YOUR GOAL
Using the records below, count the lines with "parameter" in them. Give the number only.

Dataset entries
+ + +

[src/fsc_pkg.sv]
// Shared constants, cycle codes and state carrier for the cycle decoder,
// plus the small burst address stepper used by it.
// Assumes one clock shared with the memory controller.
`default_nettype none

package fsc_pkg;
  // ****************************************
  // Sizes and reset values
  // ****************************************
  localparam int          ADDR_W      = 19;    // Word address width, wide variant
  localparam int          LANES       = 4;     // Byte lanes, wide variant
  localparam int          LANES_NARROW = 2;    // Byte lanes, narrow variant
  localparam int          BURST_W     = 2;     // Burst counter width
  localparam logic [1:0]  CNT_RST     = 2'h0;  // Burst count after reset
  localparam logic [1:0]  CNT_LAST    = 2'h3;  // Fourth access of a burst
  localparam logic [3:0]  LANES_OFF   = 4'h0;  // No lane written
  localparam int          SYNC_STAGES = 2;     // Flops on the sleep input

  // ****************************************
  // Decoded cycle kinds
  // ****************************************
  typedef enum logic [3:0] {
    CYC_DESELECT,
    CYC_DESEL_CONT,
    CYC_READ,
    CYC_READ_CONT,
    CYC_WRITE,
    CYC_WRITE_CONT,
    CYC_ABORT,
    CYC_ABORT_CONT,
    CYC_SLEEP
  } fsc_cycle_t;

  // State of the decoder, all but the reset release chain
  typedef struct packed {
    logic [1:0]        sleep_sync;  // Sleep request synchroniser
    fsc_cycle_t        cyc;         // Cycle decoded at the last edge
    logic              op_write;    // Burst type latched at burst start
    logic              in_burst;    // A burst is open
    logic [ADDR_W-1:2] addr_hi;     // Upper address, fixed during a burst
    logic [1:0]        base_lo;     // Start of the burst within four
    logic [1:0]        cnt;         // Accesses done since the start
    logic              order;       // Burst order latched at start
    logic              rd_allow;    // Read cycle, drivers may open
    logic [LANES-1:0]  lane_we;     // Lanes written this cycle
    logic [1:0]        addr_lo;     // Low address of this access
    logic              asleep;      // Sleep state, kept in a flop
  } fsc_state_t;
endpackage : fsc_pkg

`timescale 1ns/1ps

// ****************************************
// Burst address stepper
// ****************************************
module fsc_burst_step (
  input  wire logic [1:0] base,   // First low address of the burst
  input  wire logic [1:0] count,  // Access number within the burst
  input  wire logic       order,  // High for interleaved order
  output logic      [1:0] low     // Low address bits to use
);
  // Linear adds and wraps, interleaved flips bits
  always_comb begin
    if (order) begin
      low = base ^ count;
    end else begin
      low = 2'(base + count);
    end
  end
endmodule : fsc_burst_step

`default_nettype wire

[src/fsc_cycle_decode.sv]
// Cycle decoder of a synchronous flow-through burst memory.
// Assumes the controller shares clk and meets setup to it; only the
// sleep request and output gate arrive from outside that timing.
`default_nettype none
`timescale 1ns/1ps

module fsc_cycle_decode #(
  parameter int ADDR_W = fsc_pkg::ADDR_W,   // Word address width
  parameter int LANES  = fsc_pkg::LANES     // Byte lanes, two or four
) (
  input  wire logic              clk,                // 20 MHz clock
  input  wire logic              nrst,               // Async reset, low
  input  wire logic              chip_select_low_a,  // Select, active low
  input  wire logic              chip_select_high,   // Select, active high
  input  wire logic              chip_select_low_b,  // Select, active low
  input  wire logic              sleep_request,      // Async sleep, high
  input  wire logic              advance_or_load,    // High advance, low load
  input  wire logic              write_strobe_n,     // Write, active low
  input  wire logic [LANES-1:0]  byte_lane_write_n,  // Lane selects, low
  input  wire logic              output_gate_n,      // Async output gate
  input  wire logic              clock_qualify_n,    // Low lets edge act
  input  wire logic              burst_order_select, // High interleaved
  input  wire logic [ADDR_W-1:0] addr_in,            // External address
  output logic      [ADDR_W-1:0] mem_addr,           // Array address
  output logic      [LANES-1:0]  mem_lane_we,        // Lanes to store
  output logic                   mem_read,           // Array read cycle
  output logic                   data_drive_en,      // Data/parity drivers
  output fsc_pkg::fsc_cycle_t    cycle,              // Decoded cycle
  output logic                   asleep              // Low power state
);

  // ****************************************
  // Elaboration checks
  // ****************************************
  // The carrier is sized by the package, so ADDR_W must match it and LANES must be one of its two lane counts
  if (ADDR_W != fsc_pkg::ADDR_W || (LANES != fsc_pkg::LANES && LANES != fsc_pkg::LANES_NARROW)
      || LANES > fsc_pkg::LANES) begin : g_bad_size
    $error("fsc_cycle_decode: unsupported width");
  end

  // ****************************************
  // Reset release
  // ****************************************
  logic [1:0] rst_sync_q;   // Release chain
  logic       rst_n;        // Synchronised reset

  // Assert at once, release after two edges
  always_ff @(posedge clk or negedge nrst) begin
    if (!nrst) begin
      rst_sync_q <= 2'h0;
    end else begin
      rst_sync_q <= {rst_sync_q[0], 1'b1};
    end
  end
  assign rst_n = rst_sync_q[1];

  // ****************************************
  // State and next state
  // ****************************************
  fsc_pkg::fsc_state_t s_q;   // Registered state
  fsc_pkg::fsc_state_t s_d;   // Next state
  logic [1:0]          low;   // Stepped low address
  logic [1:0]          cnt_nx; // Next burst count
  logic                selected;
  logic                any_lane;
  logic [fsc_pkg::LANES-1:0] lanes_w; // Lane selects, low active, widened

  // Low bits for the next access of the burst
  assign cnt_nx = 2'(s_q.cnt + 2'h1);
  fsc_burst_step u_step (
    .base  (s_q.base_lo),
    .count (cnt_nx),
    .order (s_q.order),
    .low   (low)
  );

  assign selected = !chip_select_low_a && chip_select_high && !chip_select_low_b;
  // Unused upper lanes of the narrow variant read as not selected
  for (genvar i = 0; i < fsc_pkg::LANES; i++) begin : g_lane
    if (i < LANES) begin : g_used
      assign lanes_w[i] = byte_lane_write_n[i];
    end else begin : g_pad
      assign lanes_w[i] = 1'b1;
    end
  end
  assign any_lane = ~&lanes_w;

  // Decode the sampled controls into the next cycle
  always_comb begin
    s_d            = s_q;
    s_d.sleep_sync = {s_q.sleep_sync[0], sleep_request};
    if (s_q.sleep_sync[1]) begin
      // Sleep beats every other input; contents are left alone
      s_d.cyc      = fsc_pkg::CYC_SLEEP;
      s_d.asleep   = 1'b1;
      s_d.in_burst = 1'b0;
      s_d.rd_allow = 1'b0;
      s_d.lane_we  = fsc_pkg::LANES_OFF;
    end else if (clock_qualify_n) begin
      // Edge ignored except by the sleep synchroniser, wait state inserted
      s_d.cyc = s_q.cyc;
    end else if (!advance_or_load) begin
      s_d.cnt   = fsc_pkg::CNT_RST;
      s_d.asleep = 1'b0;
      s_d.order = burst_order_select;
      if (!selected) begin
        s_d.cyc      = fsc_pkg::CYC_DESELECT;
        s_d.in_burst = 1'b0;
        s_d.rd_allow = 1'b0;
        s_d.lane_we  = fsc_pkg::LANES_OFF;
      end else if (write_strobe_n) begin
        // Read start; gate decides real or dummy
        s_d.cyc      = fsc_pkg::CYC_READ;
        s_d.addr_lo  = addr_in[1:0];
        s_d.op_write = 1'b0;
        s_d.in_burst = 1'b1;
        s_d.addr_hi  = addr_in[ADDR_W-1:2];
        s_d.base_lo  = addr_in[1:0];
        s_d.rd_allow = 1'b1;
        s_d.lane_we  = fsc_pkg::LANES_OFF;
      end else if (any_lane) begin
        s_d.cyc      = fsc_pkg::CYC_WRITE;
        s_d.addr_lo  = addr_in[1:0];
        s_d.op_write = 1'b1;
        s_d.in_burst = 1'b1;
        s_d.addr_hi  = addr_in[ADDR_W-1:2];
        s_d.base_lo  = addr_in[1:0];
        s_d.rd_allow = 1'b0;
        s_d.lane_we  = ~lanes_w;
      end else begin
        // Abort start: address kept as it was, nothing stored
        s_d.cyc      = fsc_pkg::CYC_ABORT;
        s_d.op_write = 1'b1;
        s_d.in_burst = 1'b1;
        s_d.rd_allow = 1'b0;
        s_d.lane_we  = fsc_pkg::LANES_OFF;
      end
    end else if (!s_q.in_burst) begin
      // No burst open, selects not even looked at
      s_d.cyc      = fsc_pkg::CYC_DESEL_CONT;
      s_d.asleep   = 1'b0;
      s_d.rd_allow = 1'b0;
      s_d.lane_we  = fsc_pkg::LANES_OFF;
    end else begin
      // Continue: selects and write strobe ignored
      s_d.cnt = cnt_nx;
      s_d.addr_lo = low;
      s_d.asleep  = 1'b0;
      if (!s_q.op_write) begin
        s_d.cyc      = fsc_pkg::CYC_READ_CONT;
        s_d.rd_allow = 1'b1;
        s_d.lane_we  = fsc_pkg::LANES_OFF;
      end else if (any_lane) begin
        s_d.cyc      = fsc_pkg::CYC_WRITE_CONT;
        s_d.rd_allow = 1'b0;
        s_d.lane_we  = ~lanes_w;
      end else begin
        s_d.cyc      = fsc_pkg::CYC_ABORT_CONT;
        s_d.rd_allow = 1'b0;
        s_d.lane_we  = fsc_pkg::LANES_OFF;
      end
    end
  end

  // Register the state; reset gives a deselected device
  always_ff @(posedge clk or negedge rst_n) begin
    if (!rst_n) begin
      s_q          <= '0;
      s_q.cyc      <= fsc_pkg::CYC_DESELECT;
      s_q.cnt      <= fsc_pkg::CNT_RST;
      s_q.lane_we  <= fsc_pkg::LANES_OFF;
    end else begin
      s_q <= s_d;
    end
  end

  // ****************************************
  // Outputs
  // ****************************************
  // Stepped low bits are registered, so the address comes from flops
  assign mem_addr    = {s_q.addr_hi, s_q.addr_lo};
  assign mem_lane_we = s_q.lane_we[LANES-1:0];
  assign mem_read    = s_q.rd_allow;
  assign cycle       = s_q.cyc;
  assign asleep      = s_q.asleep;
  // Gate is not clocked: it only opens drivers in a read cycle.
  // Write cycles never set rd_allow, which masks the gate.
  assign data_drive_en = s_q.rd_allow && !output_gate_n;
endmodule : fsc_cycle_decode

`default_nettype wire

+ + +

ANSWER AREA
2